The Economic Times reported that after TinyOwl's founders decided to make 112 redundancies as part of a deal with VC firm Sequioa Capital, which had just agreed to provide it with $7.7m of funding, Choudhary and Goyal visited the company's Pune office to explain the job cuts in person.

That's when things started to go wrong: according to reports, employees annoyed at the second round of layoffs (it cut 200 jobs in August) "restrained" them, then held them hostage for two days, demanding two months' salary to make up for the layoffs. 

TinyOwl said while it had already promised the workers two months of pay, the dispute was over when it would be released – while workers wanted it immediately, the company said one payment would be made immediately, with a second one cleared in four weeks. 

In a statement on its website, the company said the job cuts were part of plans to "build TinyOwl as a sustainable, profitable and scalable business, working towards the ‘big dream’".

With the current take rate being 45 – 60, we are looking at a more commensurate operational structure. Every business goes through its own unique journey, with some hits and definitely some misses. We have had our share too. But the important aspect is to learn from your journey along the way and continue to do what is best for the brand. We thank all our employees for their contributions in making TinyOwl one of the fastest growing startup brands in the market today.

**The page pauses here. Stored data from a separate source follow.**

==> src/include/loader_defines.svh <==
////////////////////////////////////////
// Loader constants
// Host index codes, address limits and pointer cells
////////////////////////////////////////

`ifndef LOADER_DEFINES_SVH
`define LOADER_DEFINES_SVH

// Host file index codes
`define LD_IDX_PRG 8'h01
`define LD_IDX_ROM 8'h06
`define LD_IDX_CRT 8'h41
`define LD_IDX_CT  8'h81

// Exclusive upper bounds for kept data
`define LD_PRG_LIMIT  16'hA000
`define LD_CART_LIMIT 16'hC000

// Kernal image window in host offsets, moved up in memory
`define LD_ROM_LO    25'h0004000
`define LD_ROM_HI    25'h0008000
`define LD_ROM_SHIFT 16'h8000

// BASIC pointer cells patched after a program load
`define LD_PTR_COUNT 8
`define LD_PTR_BASE  16'h002D
`define LD_PTR_EAL   16'h00AE

// Tracked 8 KB cartridge blocks
`define LD_CART_BLOCKS 5

`endif

==> src/logic/media_pkg.sv <==
////////////////////////////////////////
// Media types
// File kinds and machine address spaces
////////////////////////////////////////

package media_pkg;

	// Kind of file being downloaded
	typedef enum logic [2:0] {
		NONE,
		PRG,
		ROM,
		CRT,
		CT
	} file_kind_e;

	// Machine memory address
	typedef logic [15:0] mem_addr_t;

	// Byte offset within the host stream
	typedef logic [24:0] host_addr_t;

	// Touched cartridge blocks, bits for blocks 0 1 2 3 and 5
	typedef logic [4:0] cart_blk_t;

	// Expansion RAM enables in the same bit order
	typedef logic [4:0] ram_ext_t;

endpackage

==> src/logic/bus_pkg.sv <==
////////////////////////////////////////
// Bus types
////////////////////////////////////////

package bus_pkg;

	// Data byte on the host stream and memory bus
	typedef logic [7:0] byte_t;

	// Byte select of the 8 bit Wishbone port
	typedef logic [0:0] wb_sel_t;

endpackage

==> src/logic/load_stream_decoder.sv <==
////////////////////////////////////////
// Load stream decoder
// Turns host download bytes into memory writes
////////////////////////////////////////

`include "loader_defines.svh"

module load_stream_decoder (
	input  logic                 clk_sys,
	input  logic                 reset,
	input  logic                 ioctl_download_i,
	input  bus_pkg::byte_t       ioctl_index_i,
	input  logic                 ioctl_wr_i,
	input  media_pkg::host_addr_t ioctl_addr_i,
	input  bus_pkg::byte_t       ioctl_dout_i,
	input  bus_pkg::byte_t       ioctl_ext_i,
	input  logic                 dec_done_i,
	output logic                 dec_req_o,
	output media_pkg::mem_addr_t dec_adr_o,
	output bus_pkg::byte_t       dec_dat_o,
	output logic                 cart_wr_o,
	output logic                 prg_end_o,
	output media_pkg::mem_addr_t end_adr_o
);

	function automatic media_pkg::file_kind_e decode_kind(input bus_pkg::byte_t idx);
		case (idx)
			`LD_IDX_PRG: return media_pkg::PRG;
			`LD_IDX_ROM: return media_pkg::ROM;
			`LD_IDX_CRT: return media_pkg::CRT;
			`LD_IDX_CT:  return media_pkg::CT;
			default:     return media_pkg::NONE;
		endcase
	endfunction

	// Raw cartridge base from the last extension character
	function automatic media_pkg::mem_addr_t ct_base(input bus_pkg::byte_t ext,
			input media_pkg::mem_addr_t cur);
		if (ext >= "2" && ext <= "9")
			return {ext[3:0], 12'h000};
		if (ext >= "A" && ext <= "B")
			return {ext[3:0] + 4'd9, 12'h000};
		return cur;
	endfunction

	logic                  dl_prev;
	logic                  dl_start;
	logic                  hdr_byte;
	logic                  take;
	media_pkg::file_kind_e kind_q;
	media_pkg::file_kind_e kind_cur;
	media_pkg::mem_addr_t  addr_q;
	media_pkg::mem_addr_t  addr_cur;
	media_pkg::mem_addr_t  wr_adr;

	always_comb begin
		dl_start = ioctl_download_i && !dl_prev;
		kind_cur = dl_start ? decode_kind(ioctl_index_i) : kind_q;
		addr_cur = addr_q;
		if (dl_start && kind_cur == media_pkg::CT)
			addr_cur = ct_base(ioctl_ext_i, addr_q);
		// PRG and CRT files open with a little-endian load address
		hdr_byte = (kind_cur == media_pkg::PRG || kind_cur == media_pkg::CRT) &&
			(ioctl_addr_i < 25'd2);
		take = 1'b0;
		wr_adr = addr_cur;
		if (ioctl_download_i && ioctl_wr_i && !hdr_byte) begin
			case (kind_cur)
				media_pkg::PRG: take = addr_cur < `LD_PRG_LIMIT;
				media_pkg::CRT, media_pkg::CT: take = addr_cur < `LD_CART_LIMIT;
				media_pkg::ROM: begin
					take = ioctl_addr_i >= `LD_ROM_LO && ioctl_addr_i < `LD_ROM_HI;
					wr_adr = ioctl_addr_i[15:0] + `LD_ROM_SHIFT;
				end
				default: take = 1'b0;
			endcase
		end
	end

	always_ff @(posedge clk_sys) begin
		if (reset) begin
			dl_prev <= 1'b0;
			kind_q <= media_pkg::NONE;
			addr_q <= '0;
			dec_req_o <= 1'b0;
			cart_wr_o <= 1'b0;
			prg_end_o <= 1'b0;
		end else begin
			dl_prev <= ioctl_download_i;
			cart_wr_o <= 1'b0;
			prg_end_o <= 1'b0;
			if (dl_start)
				kind_q <= kind_cur;
			addr_q <= addr_cur;
			if (ioctl_download_i && ioctl_wr_i && hdr_byte) begin
				if (ioctl_addr_i[0])
					addr_q[15:8] <= ioctl_dout_i;
				else
					addr_q[7:0] <= ioctl_dout_i;
			end
			if (take && kind_cur != media_pkg::ROM)
				addr_q <= addr_cur + 16'd1;
			if (take)
				cart_wr_o <= kind_cur == media_pkg::CRT || kind_cur == media_pkg::CT;
			if (dec_done_i)
				dec_req_o <= 1'b0;
			if (take)
				dec_req_o <= 1'b1;
			// End of a program download triggers the pointer patch
			if (dl_prev && !ioctl_download_i && kind_q == media_pkg::PRG)
				prg_end_o <= 1'b1;
		end
	end

	always_ff @(posedge clk_sys) begin
		if (take) begin
			dec_adr_o <= wr_adr;
			dec_dat_o <= ioctl_dout_i;
		end
	end

	// Address just past the last kept byte
	assign end_adr_o = addr_q;

	// Host must be held off by the wait signal while a write is pending
	a_no_overrun: assert property (@(posedge clk_sys) disable iff (reset)
		take |-> !dec_req_o);

endmodule

==> src/logic/basic_ptr_patcher.sv <==
////////////////////////////////////////
// BASIC pointer patcher
// Writes the program end address into the pointer cells
////////////////////////////////////////

`include "loader_defines.svh"

module basic_ptr_patcher (
	input  logic                 clk_sys,
	input  logic                 reset,
	input  logic                 prg_end_i,
	input  media_pkg::mem_addr_t end_adr_i,
	input  logic                 pat_done_i,
	output logic                 pat_req_o,
	output media_pkg::mem_addr_t pat_adr_o,
	output bus_pkg::byte_t       pat_dat_o
);

	typedef enum logic [1:0] {IDLE, ISSUE, WAIT} state_e;

	state_e               state_q;
	logic [2:0]           step_q;
	media_pkg::mem_addr_t end_q;

	always_ff @(posedge clk_sys) begin
		if (reset) begin
			state_q <= IDLE;
			step_q <= '0;
		end else begin
			case (state_q)
				IDLE: if (prg_end_i) state_q <= ISSUE;
				// One gap cycle so the bus master sees a fresh request
				ISSUE: state_q <= WAIT;
				WAIT: if (pat_done_i) begin
					if (step_q == 3'(`LD_PTR_COUNT - 1)) begin
						step_q <= '0;
						state_q <= IDLE;
					end else begin
						step_q <= step_q + 3'd1;
						state_q <= ISSUE;
					end
				end
				default: state_q <= IDLE;
			endcase
		end
	end

	always_ff @(posedge clk_sys) begin
		if (state_q == IDLE && prg_end_i)
			end_q <= end_adr_i;
	end

	// Cells 2D to 32 first, then AE and AF
	assign pat_adr_o = (step_q < 3'd6) ? `LD_PTR_BASE + media_pkg::mem_addr_t'(step_q) :
		`LD_PTR_EAL + media_pkg::mem_addr_t'(step_q - 3'd6);
	// Low byte on the first of each pair
	assign pat_dat_o = step_q[0] ? end_q[15:8] : end_q[7:0];
	assign pat_req_o = state_q == WAIT;

endmodule

==> src/logic/memory_config.sv <==
////////////////////////////////////////
// Expansion RAM configuration
// Option bits merged with loaded cartridge blocks
////////////////////////////////////////

`include "loader_defines.svh"

module memory_config (
	input  logic                 clk_sys,
	input  logic                 reset,
	input  logic                 cart_wr_i,
	input  media_pkg::mem_addr_t cart_adr_i,
	input  logic                 opt_ram1_i,
	input  logic [1:0]           opt_ram2_i,
	input  logic                 opt_ram3_i,
	input  logic                 opt_cart_wr_i,
	output media_pkg::ram_ext_t  ram_ext_o,
	output media_pkg::ram_ext_t  ram_ext_ro_o
);

	// Mask bit 4 stands for block 5, block 4 is never tracked
	function automatic logic [2:0] blk_id(input int i);
		return (i == 4) ? 3'd5 : 3'(i);
	endfunction

	media_pkg::cart_blk_t blk_q;
	logic [2:0]           ram2_mask;

	always_ff @(posedge clk_sys) begin
		if (reset) begin
			blk_q <= '0;
		end else if (cart_wr_i) begin
			for (int i = 0; i < `LD_CART_BLOCKS; i++) begin
				if (cart_adr_i[15:13] == blk_id(i))
					blk_q[i] <= 1'b1;
			end
		end
	end

	// RAM2 option grows from 2000 upward in 8 KB steps
	always_comb begin
		case (opt_ram2_i)
			2'd0: ram2_mask = 3'b000;
			2'd1: ram2_mask = 3'b001;
			2'd2: ram2_mask = 3'b011;
			default: ram2_mask = 3'b111;
		endcase
	end

	assign ram_ext_o = {opt_ram3_i, ram2_mask, opt_ram1_i} | blk_q;
	assign ram_ext_ro_o = opt_cart_wr_i ? '0 : blk_q;

endmodule

==> src/logic/wb_write_master.sv <==
////////////////////////////////////////
// Wishbone write master
// Arbitrates decoder and patcher writes onto the bus
////////////////////////////////////////

module wb_write_master (
	input  logic                 clk_sys,
	input  logic                 reset,
	input  logic                 dec_req_i,
	input  media_pkg::mem_addr_t dec_adr_i,
	input  bus_pkg::byte_t       dec_dat_i,
	input  logic                 pat_req_i,
	input  media_pkg::mem_addr_t pat_adr_i,
	input  bus_pkg::byte_t       pat_dat_i,
	input  logic                 wb_ack_i,
	output logic                 dec_done_o,
	output logic                 pat_done_o,
	output logic                 ioctl_wait_o,
	output logic                 wb_cyc_o,
	output logic                 wb_stb_o,
	output logic                 wb_we_o,
	output media_pkg::mem_addr_t wb_adr_o,
	output bus_pkg::byte_t       wb_dat_o,
	output bus_pkg::wb_sel_t     wb_sel_o
);

	// Set while the patcher owns the current cycle
	logic own_pat;

	always_ff @(posedge clk_sys) begin
		if (reset) begin
			wb_cyc_o <= 1'b0;
			wb_stb_o <= 1'b0;
			own_pat <= 1'b0;
		end else if (wb_cyc_o) begin
			if (wb_ack_i) begin
				wb_cyc_o <= 1'b0;
				wb_stb_o <= 1'b0;
			end
		end else if (dec_req_i || pat_req_i) begin
			wb_cyc_o <= 1'b1;
			wb_stb_o <= 1'b1;
			// Decoder wins a tie
			own_pat <= !dec_req_i;
		end
	end

	always_ff @(posedge clk_sys) begin
		if (!wb_cyc_o) begin
			wb_adr_o <= dec_req_i ? dec_adr_i : pat_adr_i;
			wb_dat_o <= dec_req_i ? dec_dat_i : pat_dat_i;
		end
	end

	assign dec_done_o = wb_cyc_o && wb_ack_i && !own_pat;
	assign pat_done_o = wb_cyc_o && wb_ack_i && own_pat;
	// Host stalls for as long as a decoder write is outstanding
	assign ioctl_wait_o = dec_req_i;
	assign wb_we_o = wb_cyc_o;
	assign wb_sel_o = 1'b1;

	a_stb_cyc: assert property (@(posedge clk_sys) disable iff (reset)
		wb_stb_o |-> wb_cyc_o);
	a_adr_hold: assert property (@(posedge clk_sys) disable iff (reset)
		wb_stb_o && !wb_ack_i |=> wb_stb_o && $stable(wb_adr_o) && $stable(wb_dat_o));

endmodule

==> src/logic/vic_loader_top.sv <==
////////////////////////////////////////
// Loader top level
////////////////////////////////////////

module vic_loader_top (
	input  logic                  clk_sys,
	input  logic                  reset,
	input  logic                  ioctl_download_i,
	input  bus_pkg::byte_t        ioctl_index_i,
	input  logic                  ioctl_wr_i,
	input  media_pkg::host_addr_t ioctl_addr_i,
	input  bus_pkg::byte_t        ioctl_dout_i,
	input  bus_pkg::byte_t        ioctl_ext_i,
	output logic                  ioctl_wait_o,
	output logic                  wb_cyc_o,
	output logic                  wb_stb_o,
	output logic                  wb_we_o,
	output media_pkg::mem_addr_t  wb_adr_o,
	output bus_pkg::byte_t        wb_dat_o,
	output bus_pkg::wb_sel_t      wb_sel_o,
	input  logic                  wb_ack_i,
	input  logic                  opt_ram1_i,
	input  logic [1:0]            opt_ram2_i,
	input  logic                  opt_ram3_i,
	input  logic                  opt_cart_wr_i,
	output media_pkg::ram_ext_t   ram_ext_o,
	output media_pkg::ram_ext_t   ram_ext_ro_o
);

	logic                 dec_req;
	logic                 dec_done;
	logic                 pat_req;
	logic                 pat_done;
	logic                 cart_wr;
	logic                 prg_end;
	media_pkg::mem_addr_t dec_adr;
	media_pkg::mem_addr_t pat_adr;
	media_pkg::mem_addr_t end_adr;
	bus_pkg::byte_t       dec_dat;
	bus_pkg::byte_t       pat_dat;

	load_stream_decoder u_decoder (
		.clk_sys(clk_sys), .reset(reset),
		.ioctl_download_i(ioctl_download_i), .ioctl_index_i(ioctl_index_i),
		.ioctl_wr_i(ioctl_wr_i), .ioctl_addr_i(ioctl_addr_i),
		.ioctl_dout_i(ioctl_dout_i), .ioctl_ext_i(ioctl_ext_i),
		.dec_done_i(dec_done), .dec_req_o(dec_req), .dec_adr_o(dec_adr),
		.dec_dat_o(dec_dat), .cart_wr_o(cart_wr), .prg_end_o(prg_end),
		.end_adr_o(end_adr)
	);

	basic_ptr_patcher u_patcher (
		.clk_sys(clk_sys), .reset(reset),
		.prg_end_i(prg_end), .end_adr_i(end_adr), .pat_done_i(pat_done),
		.pat_req_o(pat_req), .pat_adr_o(pat_adr), .pat_dat_o(pat_dat)
	);

	memory_config u_config (
		.clk_sys(clk_sys), .reset(reset),
		.cart_wr_i(cart_wr), .cart_adr_i(dec_adr),
		.opt_ram1_i(opt_ram1_i), .opt_ram2_i(opt_ram2_i), .opt_ram3_i(opt_ram3_i),
		.opt_cart_wr_i(opt_cart_wr_i),
		.ram_ext_o(ram_ext_o), .ram_ext_ro_o(ram_ext_ro_o)
	);

	wb_write_master u_master (
		.clk_sys(clk_sys), .reset(reset),
		.dec_req_i(dec_req), .dec_adr_i(dec_adr), .dec_dat_i(dec_dat),
		.pat_req_i(pat_req), .pat_adr_i(pat_adr), .pat_dat_i(pat_dat),
		.wb_ack_i(wb_ack_i), .dec_done_o(dec_done), .pat_done_o(pat_done),
		.ioctl_wait_o(ioctl_wait_o), .wb_cyc_o(wb_cyc_o), .wb_stb_o(wb_stb_o),
		.wb_we_o(wb_we_o), .wb_adr_o(wb_adr_o), .wb_dat_o(wb_dat_o),
		.wb_sel_o(wb_sel_o)
	);

endmodule

==> config.mk <==
export PLATFORM = sky130hd
export DESIGN_NAME = vic_loader_top
export DESIGN_NICKNAME = d
export VERILOG_FILES = /design/src/logic/media_pkg.sv /design/src/logic/bus_pkg.sv /design/src/logic/load_stream_decoder.sv /design/src/logic/basic_ptr_patcher.sv /design/src/logic/memory_config.sv /design/src/logic/wb_write_master.sv /design/src/logic/vic_loader_top.sv
export VERILOG_INCLUDE_DIRS = /design/src /design/src/include
export SDC_FILE = /design/constraint.sdc
export NUM_CORES = 1
export LEC_CHECK = 0
export ABC_AREA = 1
export BUFFER_PORTS_ARGS = -buffer_cell sky130_fd_sc_hd__buf_2
export CAP_MARGIN = 0
export CORE_MARGIN = 8
export CORE_UTILIZATION = 55
export DETAILED_ROUTE_END_ITERATION = 6
export GPL_TIMING_DRIVEN = 0
export PLACE_DENSITY = 0.85
export SLEW_MARGIN = 5
export SYNTH_ARGS = -nofsm -noshare
export SYNTH_HDL_FRONTEND = slang
export SYNTH_HIERARCHICAL = 1
export SYNTH_SLANG_ARGS = --single-unit
==> constraint.sdc <==
create_clock -name clk_sys -period 5.2 [get_ports clk_sys]
set_input_delay 1.04 -clock clk_sys [delete_from_list [all_inputs] [get_ports clk_sys]]
set_output_delay 1.04 -clock clk_sys [all_outputs]
set_load 0.01 [all_outputs]
==> results.cfg, run 1 <==
[run_status]
status = complete, no violations

[synth]
synth_seq_cells = 100
synth_area_leader_cell = edfxtp_1
synth_warnings = 6
synthCells = 714
synth_top_area_share_pct = 34.5
yosysUniqueCellTypes = 38
avgSynthCellArea_um2 = 7.81
syn_area_um2 = 5570
ys_seq_area_share_pct = 47.4
synthTopCellsByArea = edfxtp_1 34%, nand2_1 17%, dfxtp_1 13%, nor2_1 6.1%, inv_1 4.2%

[place]
io_buffer_count = 96
gp_congestion = 0.987
placedInstanceArea_um2 = 6280
hpwl_um = 10300

[sta]
relSlewSlack_pct = 16.2
fmaxAchievable_mhz = 314
fin_crit_ns = 3.18
tightest_slew_ns = 1.25
rsz0062_at_grt = no
tns_ns = 0
setup-violations-final = 0
hold_viol_final = 0
report.final.slew_viol_count = 0
fin_skew_ns = 0.0106
fin_crit_sh_pct = 61.2

[global_routing]
grt_pass1_vias = 4496
antenna_found_initial = 0
grt-ovfl-total = 0
grt_max_degree = 27
grt_pass1_wl_um = 21200
grtUsageTotal_pct = 20.0

[worst_setup_path]
start_kind = input port
worstSetupStartpoint = ioctl_ext_i[0]
worstPathArrival_ns = 3.45
r2r_cells = 13
crit_top_cell = nand2_1
endpoint = u_decoder/end_adr_o[10]$_SDFF_PP0_
reg2reg_to = u_decoder/dec_dat_o[7]$_DFFE_PP_
crit_fanout = 10
r2r_slack_ns = 2.81
critical_path.endpoint_type = flip-flop
crit_required_ns = 5.46
reg2reg_from = u_decoder/dl_prev$_SDFF_PP0_
worst_path_max_delay_cell = ha_1
cpPeakStageDelay_ns = 0.21
critPathKind = input port to flip-flop
crit_path_cell_trace = buf_2 -> inv_1 -> ha_1 -> o21ai_1 -> nand2_1 -> nand3_4 -> nand2_1 -> nand2_2 -> buf_6 -> nand2_1 -> inv_1 -> ha_1 -> nand4_2 -> inv_1 -> nand2_1 -> nor2_1 -> nand2_1 -> a21oi_1 -> nor2_1

[clocking]
cts_max_path_buffers = 2
post_cts_buffers = 0
post_cts_resized = 0
clock_latency_ns = 0.36
cts_made_buffers = 9
htreeDepth = 3
path_clk_slew_ns = 0.09
cts_tree = built
hold_buffers = 0
cts.sinks = 100
cts-root-buf = clkbuf_8

[hold_path]
holdPathStages = 2
hp-class = flip-flop to flip-flop
hold_start = u_master/wb_stb_o$_SDFFE_PP0P_

[detailed_routing]
drc_errors = 0
vias_per_cell = 5.01
drt_iter0_markers = 345
wl_um = 13100
ant_nets = 0
routed-via-count = 4849
wire_per_inst_um = 13.5
firstDrtPassIters = 5

[floorplanning]
fp.dieH_um = 117
die_w_um = 117
core-area_um2 = 9820
ios = 98
placementRows = 36
dieArea_um2 = 13600
initial_utilization_pct = 56.8

[final_layout]
drive_gt1_share_pct = 24.1
synthToLayoutAreaGrowth_pct = 15.8
diodes = 0
nets = 897
stdcell_area_um2 = 6450

[power_and_ir_drop]
p_leak_nw = 3.09
pwr_density_cell_nw_per_um2 = 230
peakVddDrop_mv = 0.131
p_total_mw = 1.48

[job]
maxCapViolations = 0
## report_power, final
part           switching, mW  internal [mW]  leakage, nW
Clock                  0.275          0.177       0.0878
Combinational         0.0946         0.0616         2.07
Sequential           0.00994          0.866        0.939
## per-layer routing
metal / up-vias / share of wire, % / global-route usage [%]
met3: 17 / 7.7 / 4.40
met4: 0 / 1.5 / 6.48
met1: 2170 / 43 / 24.8
met5: - / 0 / 0
li1: 2458 / - / -
met2: 204 / 48 / 33.9
## state kept, by name, indices dropped and copies added (netlist names)
name	cells
u_master/wb_dat_o	8
u_decoder/dec_adr_o	16
u_master/wb_stb_o	1
u_patcher/step_q	3
u_config/blk_q	5
u_decoder/dl_prev	1
u_decoder/cart_wr_o	1
u_master/wb_cyc_o	1
u_decoder/end_adr_o	16
u_decoder/prg_end_o	1
u_patcher/end_q	16
u_master/wb_adr_o	16
u_decoder/dec_dat_o	8
u_decoder/dec_req_o	1
u_patcher/state_q	2
u_decoder/kind_q	3
u_master/own_pat	1
## cell usage after synthesis
master	number
nand2_1	259
nor2_1	90
edfxtp_1	64
inv_1	63
dfxtp_1	36
nand3_1	27
o21ai_0	21
o21ai_1	18
buf_4	16
inv_2	13
a21oi_1	11
nand2_2	11
nor2_2	9
ha_1	8
a21oi_2	7
buf_6	7
nand4_1	6
nand2_4	5
nor2_4	5
clkbuf_1	4
xor2_1	4
conb_1	3
nand3_2	3
a21oi_4	2
buf_2	2
inv_4	2
nand3_4	2
nand4_2	2
nor3_1	2
nor4_1	2
or2_1	2
xnor2_1	2
nand3b_1	1
nor2_8	1
nor2b_1	1
o21ai_2	1
o21bai_1	1
or2_0	1
## through the flow
| step | instances | util [%] | hold slack (ns) | setup slack, ns |
|---|---|---|---|---|
| floorplan | 722 | - | 0.409 | 1.64 |
| global placement | 951 | 63.7 | 0.437 | 0.901 |
| detailed placement | 952 | 64.0 | 0.443 | 1.70 |
| CTS | 967 | 65.7 | 0.456 | 2.08 |
| global route | 967 | 65.7 | 0.483 | 1.79 |
| finish | 967 | 65.7 | 0.457 | 2.02 |
## worst min path at each step
stage | end | slack (ns)
2_1_floorplan | u_patcher/end_q[13]$_DFFE_PP_ | 0.41
3_3_place_gp | u_master/wb_stb_o$_SDFFE_PP0P_ | 0.44
3_5_place_dp | u_master/wb_stb_o$_SDFFE_PP0P_ | 0.44
4_1_cts | u_master/wb_stb_o$_SDFFE_PP0P_ | 0.46
5_1_grt | u_master/wb_stb_o$_SDFFE_PP0P_ | 0.48
6_report | u_master/wb_stb_o$_SDFFE_PP0P_ | 0.46
## kinds of logic after synthesis
| kind of cell | count (synthesis) | synth area share, % |
|---|---|---|
| xor+xnor | 6 | 0.943 |
| fa+ha+maj | 8 | 1.80 |
| buf+inv | 107 | 9.36 |
| other cells | 3 | 0.202 |
| compound gates | 61 | 6.46 |
| simple gates | 429 | 33.8 |
| flops | 100 | 47.4 |
## critical path, delay by kind of cell
family	cells	cell delay, ns
AOI/OAI and AO/OA	2	0.28
and+or+nand+nor	10	1.11
adders and majority gates	2	0.42
buffers and inverters	5	0.59
## area by class of cell
| class | count | area (µm²) |
|---|---|---|
| buffer | 29 | 224 |
| clock buffer | 9 | 124 |
| clock inverter | 6 | 46.3 |
| fill | 863 | 3370 |
| inverter | 78 | 298 |
| multi-input combinational | 515 | 2440 |
| sequential | 100 | 2640 |
| tap | 133 | 166 |
| timing repair buffer | 97 | 508 |
## cell usage in the layout (no fill, tap or decap), types with 3 or more instances in the layout
master / count
nand3_2: 3
nor2_2: 9
nand2_4: 5
buf_6: 7
nand3_1: 27
nand4_1: 6
buf_2: 98
a21oi_2: 7
nor2_1: 90
nand2_2: 11
o21ai_1: 17
o21ai_0: 21
inv_1: 63
xor2_1: 4
clkbuf_8: 9
clkbuf_1: 4
buf_4: 16
edfxtp_1: 64
dfxtp_1: 36
conb_1: 11
a21oi_1: 11
ha_1: 8
nor2_4: 5
inv_2: 13
nand2_1: 259
No activity file was read; power rests on OpenSTA's default activity.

The situation was eventually resolved after employees let Choudhary go, with one telling the Economic Times: "Most of our contract papers have a clause of one month notice period. We have finally agreed to this as we are worried that if we prolong this, we won't even get a month's salary."

Co-founder Harshvardhan Mandad added: "We have had a long day yesterday in resolving a situation in Pune wherein two of our team members had been made to stay back in office for over 48 hours against their wishes.

"We have been able to resolve this and have immediately started working on considering the demands beyond the terms of employment, placed forward by employees from various cities."